South Korea evacuates thousands of Scouts from coastal campsite as tropical storm nears
SEOUL, South Korea (AP) — Carrying huge backpacks and water bottles, tens of thousands of Scouts began arriving at university dormitories, government and corporate training centres, and hotels around Seoul and other inland cities on Tuesday as the South Korean government evacuated the World Scout Jamboree ahead of a tropical storm.
The South Korean government had scrambled to keep the 12-day gathering of Scouts going in the face of struggles with heat, hygiene and land use controversies, as thousands of British and American Scouts departed over the weekend.
It wasn’t until Monday afternoon that officials announced the decision to abandon the coastal campsite in Saemangeum, a huge area reclaimed from the sea in the southwestern county of Buan, after forecasters raised alarms that Tropical Storm Khanun was heading toward the Korean Peninsula.
As of Tuesday evening, Khanun was passing through waters 60 kilometres (36 miles) south of Japan’s Yakushima island, which is south of the southern main island of Kyushu. Japan’s weather agency issued warnings for heavy rain and high winds in the southern regions of Kyushu and parts of Shikoku island, east of Kyushu.
The 37,000 Scouts, who hailed from 156 countries and were mostly teenagers, folded up their tents before boarding over 1,000 vehicles for the evacuation that began Tuesday morning. The World Organization of the Scout Movement said all youth participants had safely departed from the Jamboree campsite as of Tuesday evening.
Most of the Scouts will be accommodated in Seoul and the surrounding area.
South Korean officials say the Jamboree will continue in the form of cultural events and activities, including a K-Pop concert in Seoul on Friday.
Scouts from Britain, who had transferred to hotels in Seoul over the weekend because of the extreme heat at the Jamboree site, visited a war memorial and the former presidential palace.
Matt Hyde, the chief executive of UK Scouts, said the organisation will need to use more than £1 million from its reserves to cover the cost of moving 4,500 Scouts and adult volunteers, an expense that could impact its activities for the next five years.
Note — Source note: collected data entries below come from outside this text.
From an optimization exercise on the open Yosys and OpenROAD flow, aimed at small area and a short achievable clock period; shortcuts taken in it are not production practice.
RTL that was checked went through simulation tests only; none was proved equivalent to the original.

==> 06-06 <==
## bv_cp2
module bv_cp2 (
    input  wire        clk,
    input  wire        rst,         
    input  wire        issue,       
    input  wire [5:0]  op,          
    input  wire [23:0] ga,
    input  wire [23:0] gb,
    output reg         r1_valid,    
    output wire [23:0] r1_data,     
    output reg         r2_valid,    
    output reg  [23:0] r2_data,     
    output reg         r1_ill       
);
clock: 15.0 ns
lec_check: 0
cap_margin: 20
core_margin: 2
core_utilization: 50
place_density: 0.75
slew_margin: 20
standard.sh (not shown) runs the stock make flow with config.mk's settings and CLKGATE_MAP_FILE= SYNTH_SCRIPT=/design/flow/synth_recipe.tcl, a recipe that flattens the netlist after the stock synthesis.
==> flow/flow/run.sh <==
#!/bin/bash
# The standard layout (the standard.sh, its synthesis unchanged), with
# timing repair asked to leave a setup slack of at least SETUP_SLACK_MARGIN
# ns at the design's clock period: the design's paths are far shorter than
# the period, so without the margin the repair steps do nothing. Every port
# still gets its own buffer, a buf_2 rather than the flow's default choice
# of a delay cell.
# make's full output goes to flow.log; each step's log is under orfs/logs.
set -euo pipefail
bash standard.sh SETUP_SLACK_MARGIN=8.5 "BUFFER_PORTS_ARGS=-buffer_cell sky130_fd_sc_hd__buf_2" finish > flow.log 2>&1
==> 07-13 (differences from 06-06) <==
--- a/flow/design.v
+++ b/flow/design.v
@@ -39,22 +39,37 @@
     wire dec_rd   = (op >= 6'h0A) && (op <= 6'h0F);
     wire dec_conj = (op == 6'h04) || (op == 6'h08) || (op == 6'h06);
     wire [11:0] gai = ga[23:12];
     wire [11:0] gaq = ga[11:0];
     wire [11:0] gbi = gb[23:12];
     wire [11:0] gbq = gb[11:0];
-    wire k0 = gb[0];
-    wire k1 = gb[1];
-    wire [11:0] pi = op[2] ? 12'd0 : gai;
-    wire [11:0] qi = op[2] ? (k0 ? gaq : gai) : (op[1] ? 12'd0 : gbi);
-    wire        si = op[2] ? (k0 ^ k1) : op[0];
-    wire [11:0] pq = (op[2] | op[1]) ? 12'd0 : gaq;
-    wire [11:0] qq = op[2] ? (k0 ? gai : gaq) : (op[1] ? gaq : gbq);
-    wire        sq = op[2] ? k1 : (op[1] | op[0]);
-    wire [12:0] r1i = {pi[11], pi} + ({qi[11], qi} ^ {13{si}}) + {12'd0, si};
-    wire [12:0] r1q = {pq[11], pq} + ({qq[11], qq} ^ {13{sq}}) + {12'd0, sq};
+    wire [12:0] pai = {gai[11], gai};
+    wire [12:0] paq = {gaq[11], gaq};
+    wire [12:0] pbi = {gbi[11], gbi};
+    wire [12:0] pbq = {gbq[11], gbq};
+    wire [12:0] add_i = pai + pbi;
+    wire [12:0] add_q = paq + pbq;
+    wire [12:0] sub_i = pai - pbi;
+    wire [12:0] sub_q = paq - pbq;
+    wire [12:0] neg_i = -pai;
+    wire [12:0] neg_q = -paq;
+    reg [12:0] r1i, r1q;
+    always @* begin
+        case (op[2:0])
+            3'd0: begin r1i = add_i; r1q = add_q; end         
+            3'd1: begin r1i = sub_i; r1q = sub_q; end         
+            3'd2: begin r1i = pai;   r1q = neg_q; end         
+            default:                                          
+                case (gb[1:0])
+                    2'd0: begin r1i = pai;   r1q = paq;   end
+                    2'd1: begin r1i = neg_q; r1q = pai;   end
+                    2'd2: begin r1i = neg_i; r1q = neg_q; end
+                    default: begin r1i = paq; r1q = neg_i; end
+                endcase
+        endcase
+    end
     wire [23:0] gy = dec_pwr ? ga : gb;
     wire [12:0] gyi = {gy[23:12], 1'b0};
     wire [12:0] gyq = {gy[11:0], 1'b0};
     reg  [5:0]  d_one_i, d_two_i, d_neg_i, d_one_q, d_two_q, d_neg_q;
     integer n;
     wire dec_x = dec_mul | dec_pwr | dec_mac;
==> flow/flow/run.sh (replaced) <==
#!/bin/bash
# The standard layout, with timing repair aiming for setup slack of at
# least SETUP_SLACK_MARGIN ns at the design's clock period (the design's
# paths are far shorter than the period, so without a margin the repair
# has nothing to do).
set -euo pipefail
bash standard.sh SETUP_SLACK_MARGIN=9 finish > flow.log 2>&1
==> flow/config.mk (replaced) <==
export PLATFORM = sky130hd
export DESIGN_NAME = bv_cp2
export DESIGN_NICKNAME = bv_cp2
export VERILOG_FILES = /design/flow/design.v
export SDC_FILE = /design/flow/constraint.sdc
export NUM_CORES = 4
export LEC_CHECK = 0
export CAP_MARGIN = 20
export CORE_MARGIN = 2
export CORE_UTILIZATION = 30
export SLEW_MARGIN = 20
==> results.cfg <==
[die]
dieArea_um2 = 99000
core_um2 = 95300

[worst_setup_path]
critPathBufInv = 4

[sta]
hold-worst-slack_ns = 0.485

[pwr]
power_leakage_nw = 14.2
power_mw = 4.91

[worst_hold_path]
hp-start = acc_re[3]

[status]
status = finished clean
-- figures above: 07-13

==> results.cfg <==
[status]
status = finished clean

[sta]
hold-worst-slack_ns = 0.459

[pwr]
power_leakage_nw = 12.6
power_mw = 4.01

[die]
dieArea_um2 = 57600
core_um2 = 55100

[worst_hold_path]
hp-start = v_rd

[detailed_routing]
wirelength_um = 97100

[worst_setup_path]
critPathBufInv = 6

[finish]
layout_common_cells = inv_1, xnor2_1, fa_1, nand2_1, a22oi_1
-- figures above: 06-06

The RTL of 07-13 was laid out without a check of its function.

==> afterwards: timing with drivers on the ports <==
The flow's constraints put no driver on any port. The routed layouts listed below were extracted and timed again, unchanged, in two steps. Step 1, drivers: a clkbuf_16 drives clk and a buf_2 each remaining input, both assumed. Step 2, shift: input delay + t, output delay - t, t = (earliest + latest rising clock arrival at the registers) / 2. This alone moves slack from input paths to output paths. Three values: ideal, step 1, step 2; two values: the first two.
run	t, ns	setup slack, ns	hold WS [ns]	worst slew at a driven data input, ns
06-06	0.536	8.649 / 8.649 / 8.353	0.459 / 0.459 / 0.459	0.06
07-13	0.585	8.981 / 8.981 / 8.551	0.485 / 0.485 / 0.485	0.07
After both steps every run listed still meets setup and hold. For 07-13, which loses most, drivers alone change the setup slack by 0.000 ns; drivers and shift together by -0.430 ns.
This is an optimization exercise on Yosys and OpenROAD, whose aim is small area, a short achievable clock period and few clock cycles, not a production implementation. The RTL was checked by simulation tests, not by an equivalence proof against the original design. Power is estimated from default activity; no workload was simulated.

==> flow/design.v (excerpt) <==
module mxquant (
    input  wire         clk,
    input  wire         rst,           
    input  wire         in_valid,
    output wire         in_ready,
    input  wire [127:0] in_x,          
    input  wire [7:0]   in_fmt,        
    input  wire [2:0]   in_round,
    input  wire         in_sat,
    input  wire         seed_load,
    input  wire [31:0]  seed,
    output reg          out_valid,
    output reg  [31:0]  out_e,         
    output reg  [7:0]   out_scale,
    output reg  [3:0]   out_sat
);
Settings: LEC_CHECK=0, CAP_MARGIN=40, CORE_MARGIN=2, CORE_UTILIZATION=40, CTS_CLUSTER_DIAMETER=120, CTS_CLUSTER_SIZE=25, SETUP_SLACK_MARGIN=1.5, SLEW_MARGIN=60; clock period 24.0 ns.
standard.sh (not shown) runs the stock make flow with config.mk's settings and CLKGATE_MAP_FILE= SYNTH_SCRIPT=/design/flow/synth_recipe.tcl, a recipe that flattens the netlist after the stock synthesis.
==> flow/flow/run.sh <==
#!/bin/bash
# The standard layout, with the port buffers made from plain buffers
# (sky130_fd_sc_hd__buf_2) instead of the delay buffers buffer_ports picks
# by default. Every input and output port still gets its own buffer.
set -e
export BUFFER_PORTS_ARGS="-buffer_cell sky130_fd_sc_hd__buf_2"
bash standard.sh > standard.log 2>&1
Testbench counts at the start, summed over its fixed seeds: cycles 96,088.
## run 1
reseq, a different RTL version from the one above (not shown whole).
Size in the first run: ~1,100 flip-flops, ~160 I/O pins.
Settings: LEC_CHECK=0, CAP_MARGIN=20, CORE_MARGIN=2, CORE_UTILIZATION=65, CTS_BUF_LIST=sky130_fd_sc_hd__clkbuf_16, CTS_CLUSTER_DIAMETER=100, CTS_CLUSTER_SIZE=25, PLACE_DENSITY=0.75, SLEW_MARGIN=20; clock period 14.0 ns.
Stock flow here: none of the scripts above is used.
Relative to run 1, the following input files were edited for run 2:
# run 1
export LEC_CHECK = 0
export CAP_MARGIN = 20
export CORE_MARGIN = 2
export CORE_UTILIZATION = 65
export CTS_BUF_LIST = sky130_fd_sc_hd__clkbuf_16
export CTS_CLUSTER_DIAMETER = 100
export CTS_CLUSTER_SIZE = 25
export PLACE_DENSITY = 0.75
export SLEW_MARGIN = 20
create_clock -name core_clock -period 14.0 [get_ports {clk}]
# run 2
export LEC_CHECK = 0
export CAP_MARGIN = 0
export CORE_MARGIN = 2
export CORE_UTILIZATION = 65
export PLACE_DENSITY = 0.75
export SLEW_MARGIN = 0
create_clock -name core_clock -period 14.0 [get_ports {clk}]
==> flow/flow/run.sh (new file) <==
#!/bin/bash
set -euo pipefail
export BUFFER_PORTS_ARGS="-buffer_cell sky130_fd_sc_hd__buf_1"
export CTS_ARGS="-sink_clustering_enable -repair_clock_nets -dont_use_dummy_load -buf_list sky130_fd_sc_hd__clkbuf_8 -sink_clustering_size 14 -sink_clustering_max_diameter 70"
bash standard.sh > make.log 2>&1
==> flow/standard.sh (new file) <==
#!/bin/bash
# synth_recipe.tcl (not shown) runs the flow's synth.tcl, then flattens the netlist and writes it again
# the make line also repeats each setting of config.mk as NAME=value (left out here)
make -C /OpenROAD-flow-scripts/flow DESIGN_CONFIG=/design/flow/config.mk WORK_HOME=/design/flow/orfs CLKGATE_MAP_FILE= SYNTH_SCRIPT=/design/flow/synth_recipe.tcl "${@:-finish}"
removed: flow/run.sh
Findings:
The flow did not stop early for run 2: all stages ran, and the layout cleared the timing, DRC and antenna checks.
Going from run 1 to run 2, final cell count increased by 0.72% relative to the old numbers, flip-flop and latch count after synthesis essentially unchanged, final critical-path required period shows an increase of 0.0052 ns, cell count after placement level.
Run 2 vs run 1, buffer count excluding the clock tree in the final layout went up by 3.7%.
Source: an optimization exercise on an open RTL-to-GDS flow (aim: small area). Production flows keep margins and buffers that such runs may drop. Function was checked by simulation only, so behaviour that the tests miss may differ from the original. No activity file was given, so power comes from the tool's default toggle rates.

==> design.v <==
module chk_channel #(
    parameter [3:0] CH = 4'd0
) (
    input  wire        clk,
    input  wire        rst,
    input  wire        sel,
    input  wire        w_cfg,
    input  wire        w_seq,
    input  wire        w_fsrc,
    input  wire        w_fcnt,
    input  wire        w_cmp,
    input  wire        w_crc,
    input  wire        w_start,      
    input  wire        w_ctl,        
    input  wire        w_res,        
    input  wire        w_cnt,        
    input  wire        w_le,         
    input  wire        w_fd,         
    input  wire        w_mmclr,      
    input  wire        mm_set,       
    input  wire        w_touch,      
    input  wire [5:0]  d_cfg,        
    input  wire [15:0] d_seq,
    input  wire [29:0] d_fsrc,
    input  wire [12:0] d_fcnt,
    input  wire [31:0] d_cmp,
    input  wire [31:0] d_crc,
    input  wire [31:0] d_res,
    input  wire [7:0]  d_alive,
    input  wire [1:0]  d_cuf,
    input  wire [1:0]  d_le,
    input  wire [3:0]  d_own,
    input  wire [6:0]  d_stamp,
    input  wire        rel_w,        
    input  wire        tick_due,     
    input  wire [6:0]  t_due,
    input  wire        jet_stop,
    input  wire [2:0]  jet_stop_id,
    input  wire        steward_stop,
    input  wire        lockout,
    output wire [5:0]  q_cfg,
    output wire [5:0]  q_act,
    output wire [15:0] q_seq,
    output wire [29:0] q_fsrc,
    output wire [12:0] q_fcnt,
    output wire [31:0] q_cmp,
    output wire [31:0] q_crc,
    output wire [31:0] q_res,
    output wire [7:0]  q_alive,
    output wire [1:0]  q_cuf,
    output wire [1:0]  q_le,
    output wire        q_fd,
    output wire        q_mm,
    output wire [3:0]  q_own
);
    localparam PRIV = (CH < 4);
    localparam [3:0] IDLE = 4'b0001;
    reg        cfg_cmp_en, cfg_swap;
    reg [1:0]  cfg_poly;
    reg        cfg_x0;
    reg        act_cmp_en, act_swap;
    reg [1:0]  act_poly;
    reg        act_x0;
    reg [15:0] seq;
    reg [29:0] fsrc;
    reg [12:0] fcnt;
    reg [31:0] cmp, crc, res;
    reg [7:0]  alive;
    reg [1:0]  cuf;
    reg [1:0]  last_end;
    reg        feed_st, mm_flag;
    reg [3:0]  own;
    reg [6:0]  stamp;
    wire [1:0] cfg_x, act_x;
    wire       rel_q  = (own != IDLE) && (lockout ||
                                  (jet_stop && own == {1'b1, jet_stop_id}) ||
                                  (steward_stop && own == 4'b0100) ||
                                  (tick_due && !(sel && w_touch) && stamp == t_due));
    wire       rel    = (sel && w_ctl) ? rel_w : rel_q;
    always @(posedge clk) begin
        if (rst || (sel && w_cfg)) begin
            cfg_cmp_en <= d_cfg[5];
            cfg_swap   <= d_cfg[4];
            cfg_poly   <= d_cfg[3:2];
            cfg_x0     <= d_cfg[0];
        end
        if (sel && w_start) begin
            act_cmp_en <= cfg_cmp_en;
            act_swap   <= cfg_swap;
            act_poly   <= cfg_poly;
            act_x0     <= cfg_x0;
        end
        if (rst || (sel && w_fsrc)) fsrc <= d_fsrc;
        if (rst || (sel && w_fcnt)) fcnt <= d_fcnt;
        if (rst || (sel && w_cmp))  cmp  <= d_cmp;
        if (sel && w_crc)           crc  <= d_crc;
        if (rst || (sel && w_res))  res  <= d_res;
        if (rst || (sel && w_mmclr) || mm_set)
            mm_flag <= !rst && !(sel && w_mmclr);
        if (rst || (sel && w_fd))   feed_st <= !rst;
        if (rst || rel || (sel && w_le))
            last_end <= rst ? 2'd0 : rel ? 2'd3 : d_le;
        if (rst || rel || (sel && w_ctl))
            own <= (rst || rel) ? IDLE : d_own;
        if (sel && w_touch) stamp <= d_stamp;
    end
    generate
        if (PRIV) begin : g_seq
            always @(posedge clk)
                if (rst || (sel && w_seq)) seq <= d_seq;
            assign cfg_x   = {1'b0, cfg_x0};
            assign act_x   = {1'b0, act_x0};
            assign q_seq   = seq;
            assign q_alive = 8'h00;
            assign q_cuf   = 2'd0;
        end else begin : g_alive
            reg cfg_x1, act_x1;
            always @(posedge clk) begin
                if (rst || (sel && w_cfg)) cfg_x1 <= d_cfg[1];
                if (sel && w_start)        act_x1 <= cfg_x1;
                if (rst || (sel && w_cnt)) begin
                    alive <= d_alive;
                    cuf   <= d_cuf;
                end
            end
            assign cfg_x   = {cfg_x1, cfg_x0};
            assign act_x   = {act_x1, act_x0};
            assign q_seq   = 16'h0000;
            assign q_alive = alive;
            assign q_cuf   = cuf;
        end
    endgenerate
    assign q_cfg  = {cfg_cmp_en, cfg_swap, cfg_poly, cfg_x};
    assign q_act  = {act_cmp_en, act_swap, act_poly, act_x};
    assign q_fsrc = fsrc;
    assign q_fcnt = fcnt;
    assign q_cmp  = cmp;
    assign q_crc  = crc;
    assign q_res  = res;
    assign q_le   = last_end;
    assign q_fd   = feed_st;
    assign q_mm   = mm_flag;
    assign q_own  = own;
endmodule
Context: an optimization exercise on an open-source flow, tuned for small area, a short achievable clock period and few clock cycles per item. The choices shown serve that exercise and are no tape-out recipe.
RTL that was checked went through simulation tests only; none was proved equivalent to the original.
Function not checked in run 1: the RTL went through the layout flow alone.

==> flow/constraint.sdc <==
create_clock -name core_clock -period 8.0 [get_ports {clk}]
set_input_delay 1.6000 -clock core_clock [delete_from_list [all_inputs] [get_ports {clk}]]
set_output_delay 1.6000 -clock core_clock [all_outputs]
set_load 0.01 [all_outputs]
==> flow/flow/run.sh <==
#!/bin/bash
# The standard layout (the standard.sh: ORFS synthesis to finish), with
# two changes in how it is made:
#  - the port buffers that global placement inserts on every input and
#    output are the smallest buffer (buf_1) instead of clkdlybuf4s50_1;
#  - clock tree synthesis inserts no dummy loads.
# ORFS writes each step's full log under orfs/logs/; make's own output goes
# to flow.log here.
set -euo pipefail
export BUFFER_PORTS_ARGS="-buffer_cell sky130_fd_sc_hd__buf_1"
export CTS_ARGS="-sink_clustering_enable -repair_clock_nets -dont_use_dummy_load"
bash standard.sh finish > flow.log 2>&1
==> flow/config.mk <==
export PLATFORM = sky130hd
export DESIGN_NAME = kw_unwrap
export DESIGN_NICKNAME = kw_unwrap
export VERILOG_FILES = /design/flow/design.v
export SDC_FILE = /design/flow/constraint.sdc
export NUM_CORES = 8
export LEC_CHECK = 0
export CAP_MARGIN = 20
export CORE_MARGIN = 2
export CORE_UTILIZATION = 25
export SETUP_SLACK_MARGIN = 1.5
export SLEW_MARGIN = 20
export SYNTH_HIERARCHICAL = 1
Source: an optimization exercise on an open RTL-to-GDS flow (aim: small area). Production flows keep margins and buffers that such runs may drop. Where RTL was checked, it was by simulation tests only, not by an equivalence proof against the original. No functional check of the RTL was part of runs 2 to 4. No activity file was given, so power comes from the tool's default toggle rates.

==> flow/design.v, too long to show whole: its modules and the start of the top module <==
// module apg_datagen: 202 lines
// module apg_aomux: 12 lines
// module apg_mul: 649 lines
// module apg_fa: 4 lines
// module apg_ha: 4 lines
module apg_datagen (
    input  wire        clk,
    input  wire        rst,         
    input  wire        cfg_we,
    input  wire [4:0]  cfg_addr,
    input  wire [31:0] cfg_wdata,
    input  wire        restart,
    input  wire        ev_valid,
    input  wire [3:0]  ev_func,
    input  wire        ev_inv,
    input  wire [4:0]  ev_wm1,      
    input  wire [15:0] ev_x,
    input  wire [15:0] ev_y,
    output reg         d_valid,
    output reg  [31:0] d,
    output reg         param_zero,
    output reg         bad_write
);
  // ...
==> flow/run.sh <==
#!/bin/bash
# synth_recipe.tcl (not shown) runs the flow's synth.tcl, then flattens the netlist and writes it again
# the make line also repeats each setting of config.mk as NAME=value (left out here)
make -C /OpenROAD-flow-scripts/flow DESIGN_CONFIG=/design/flow/config.mk WORK_HOME=/design/flow/orfs CLKGATE_MAP_FILE= SYNTH_SCRIPT=/design/flow/synth_recipe.tcl finish
==> flow/config.mk <==
export PLATFORM = sky130hd
export DESIGN_NAME = apg_datagen
export DESIGN_NICKNAME = apg_datagen
export VERILOG_FILES = /design/flow/design.v
export SDC_FILE = /design/flow/constraint.sdc
export NUM_CORES = 4
export LEC_CHECK = 0
export CAP_MARGIN = 20
export CORE_MARGIN = 2
export CORE_UTILIZATION = 25
export SLEW_MARGIN = 20
export SYNTH_HIERARCHICAL = 1
export SYNTH_MINIMUM_KEEP_SIZE = 0
==> flow/constraint.sdc <==
create_clock -name core_clock -period 60.0 [get_ports {clk}]
set_input_delay 12.0000 -clock core_clock [delete_from_list [all_inputs] [get_ports {clk}]]
set_output_delay 12.0000 -clock core_clock [all_outputs]
set_load 0.01 [all_outputs]
Background: an optimization exercise with open tools, aiming at small area, a short achievable clock period and few clock cycles per item. Do not read the settings as production practice.
RTL that was checked went through simulation tests only; none was proved equivalent to the original.

// loop_pv
module loop_pv (
    input  wire         clk,
    input  wire         rst,
    input  wire [511:0] coef_c,
    input  wire [79:0]  coef_s,
    input  wire [1:0]   bq_en,
    input  wire [30:0]  ilim,
    input  wire [31:0]  fe_max,
    input  wire         start,
    input  wire         pos_en,
    input  wire [63:0]  p_set,      
    input  wire [63:0]  pos_fb,     
    input  wire [63:0]  v_set,      
    input  wire [63:0]  a_set,      
    input  wire [31:0]  v_fb,       
    output reg          ready,
    output reg          done,
    output reg  [31:0]  ep,
    output reg  [31:0]  vref,
    output wire [31:0]  iqref,
    output reg          sat,
    output reg          sat_evt,
    output reg          fe
);
    localparam [4:0] T_POS = 5'd0,     
                     T_VFF = 5'd1,     
                     T_KIV = 5'd2,     
                     T_KPV = 5'd3,     
                     T_AFF = 5'd4,     
                     T_AW  = 5'd5,     
                     T_Q0  = 5'd6,     
                     T_Q1  = 5'd11,    
                     T_NOP = 5'd31;
  ...
Settings: LEC_CHECK=0, ABC_AREA=1, CAP_MARGIN=20, CORE_MARGIN=2, CORE_UTILIZATION=40, SLEW_MARGIN=20; clock period 50.0 ns.
run.sh (not shown) runs the stock make flow with config.mk's settings and CLKGATE_MAP_FILE= SYNTH_SCRIPT=/design/flow/synth_recipe.tcl, a recipe that flattens the netlist after the stock synthesis.
Change:
Settings changed: CORE_UTILIZATION 40 to 60.
Maximum frequency shrinks by 1.1%; routed wire length goes up by 0.63%; die area came out lower by 33%; utilization went up by 23 points; setup slack got worse by 0.16 ns; sequential cell count is unchanged; clock-buffer cell count shrinks by 8; sequential share of layout area is higher by 0.36 points; clock skew drops by 0.034 ns.
No run of this note included a check of the RTL's function; only the layout flow was run.

---

before:
Another version of the RTL of loop_pv (not shown whole).
Size: roughly 1,100 I/O pins, about 0.089 mm^2 of cells after synthesis.
export LEC_CHECK = 0
export ABC_AREA = 1
export CAP_MARGIN = 20
export CORE_MARGIN = 2
export CORE_UTILIZATION = 40
export CTS_BUF_LIST = sky130_fd_sc_hd__clkbuf_8
export SLEW_MARGIN = 20
create_clock -name core_clock -period 50.0 [get_ports {clk}]
standard.sh (not shown) runs the stock make flow with config.mk's settings and CLKGATE_MAP_FILE= SYNTH_SCRIPT=/design/flow/synth_recipe.tcl, a recipe that flattens the netlist after the stock synthesis.
==> flow/flow/run.sh <==
#!/bin/bash
# The standard layout (the standard.sh: standard synthesis, then ORFS to
# the final layout), with one change: the port buffers that global placement
# inserts on every input and output are sky130_fd_sc_hd__buf_1 instead of the
# default choice. The make output goes to standard.log; ORFS writes each
# step's log under orfs/logs/.
set -euo pipefail
bash standard.sh "BUFFER_PORTS_ARGS=-buffer_cell sky130_fd_sc_hd__buf_1" finish > standard.log 2>&1
Testbench counts of before, summed over its fixed seeds: cycles 80,436, items 8,000.
Input-level comparison between after and before:
- CTS_BUF_LIST no longer set, was sky130_fd_sc_hd__clkbuf_8
Findings:
On sequential fraction of total cell area, after and before are neck and neck. Compared with before, after improves post-route clock skew. The multi-input logic portion of the cell area on after is in line with that on before.

---

loop_pv, a different RTL version from the one above (not shown whole).
For scale: about 1100 flip-flops, about 0.091 sq mm of cells after synthesis.
// loop_pv
module loop_pv (
    input  wire         clk,
    input  wire         rst,
    input  wire [511:0] coef_c,
    input  wire [79:0]  coef_s,
    input  wire [1:0]   bq_en,
    input  wire [30:0]  ilim,
    input  wire [31:0]  fe_max,
    input  wire         start,
    input  wire         pos_en,
    input  wire [63:0]  p_set,      
    input  wire [63:0]  pos_fb,     
    input  wire [63:0]  v_set,      
    input  wire [63:0]  a_set,      
    input  wire [31:0]  v_fb,       
    output reg          ready,
    output reg          done,
    output reg  [31:0]  ep,
    output reg  [31:0]  vref,
    output reg  [31:0]  iqref,
    output reg          sat,
    output reg          sat_evt,
    output reg          fe
);
clock: 50.0 ns
lec_check: 0
abc_area: 1
cap_margin: 20
core_margin: 2
core_utilization: 40
slew_margin: 20
run.sh (not shown) runs the stock make flow with config.mk's settings and CLKGATE_MAP_FILE= SYNTH_SCRIPT=/design/flow/synth_recipe.tcl, a recipe that flattens the netlist after the stock synthesis.
Stock flow here: none of the scripts above is used.
The first run went through all stages and came out clean.
Testbench counts at the start, summed over its fixed seeds: cycles 84,798, items 8,000.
UK Scouts had become increasingly concerned about sanitation, the availability of food, medical services and the “punishing heat.”
“We feel let down by the organisers because we repeatedly raised some of these concerns before we went, and during, and we were promised things were going to be put in place and they weren’t,” Hyde told the BBC.
Hundreds of scouts from Norway had already left the site on Monday, citing concerns about the complications of moving together with tens of thousands of other Scouts. Geir Olav Kaase, leader of the Norwegian contingent, said the Scouts arrived at their hotels in Incheon by 9 p.m. Monday.
The 1,500-member Swedish contingent was transferred to three university dormitories in the central city of Cheonan.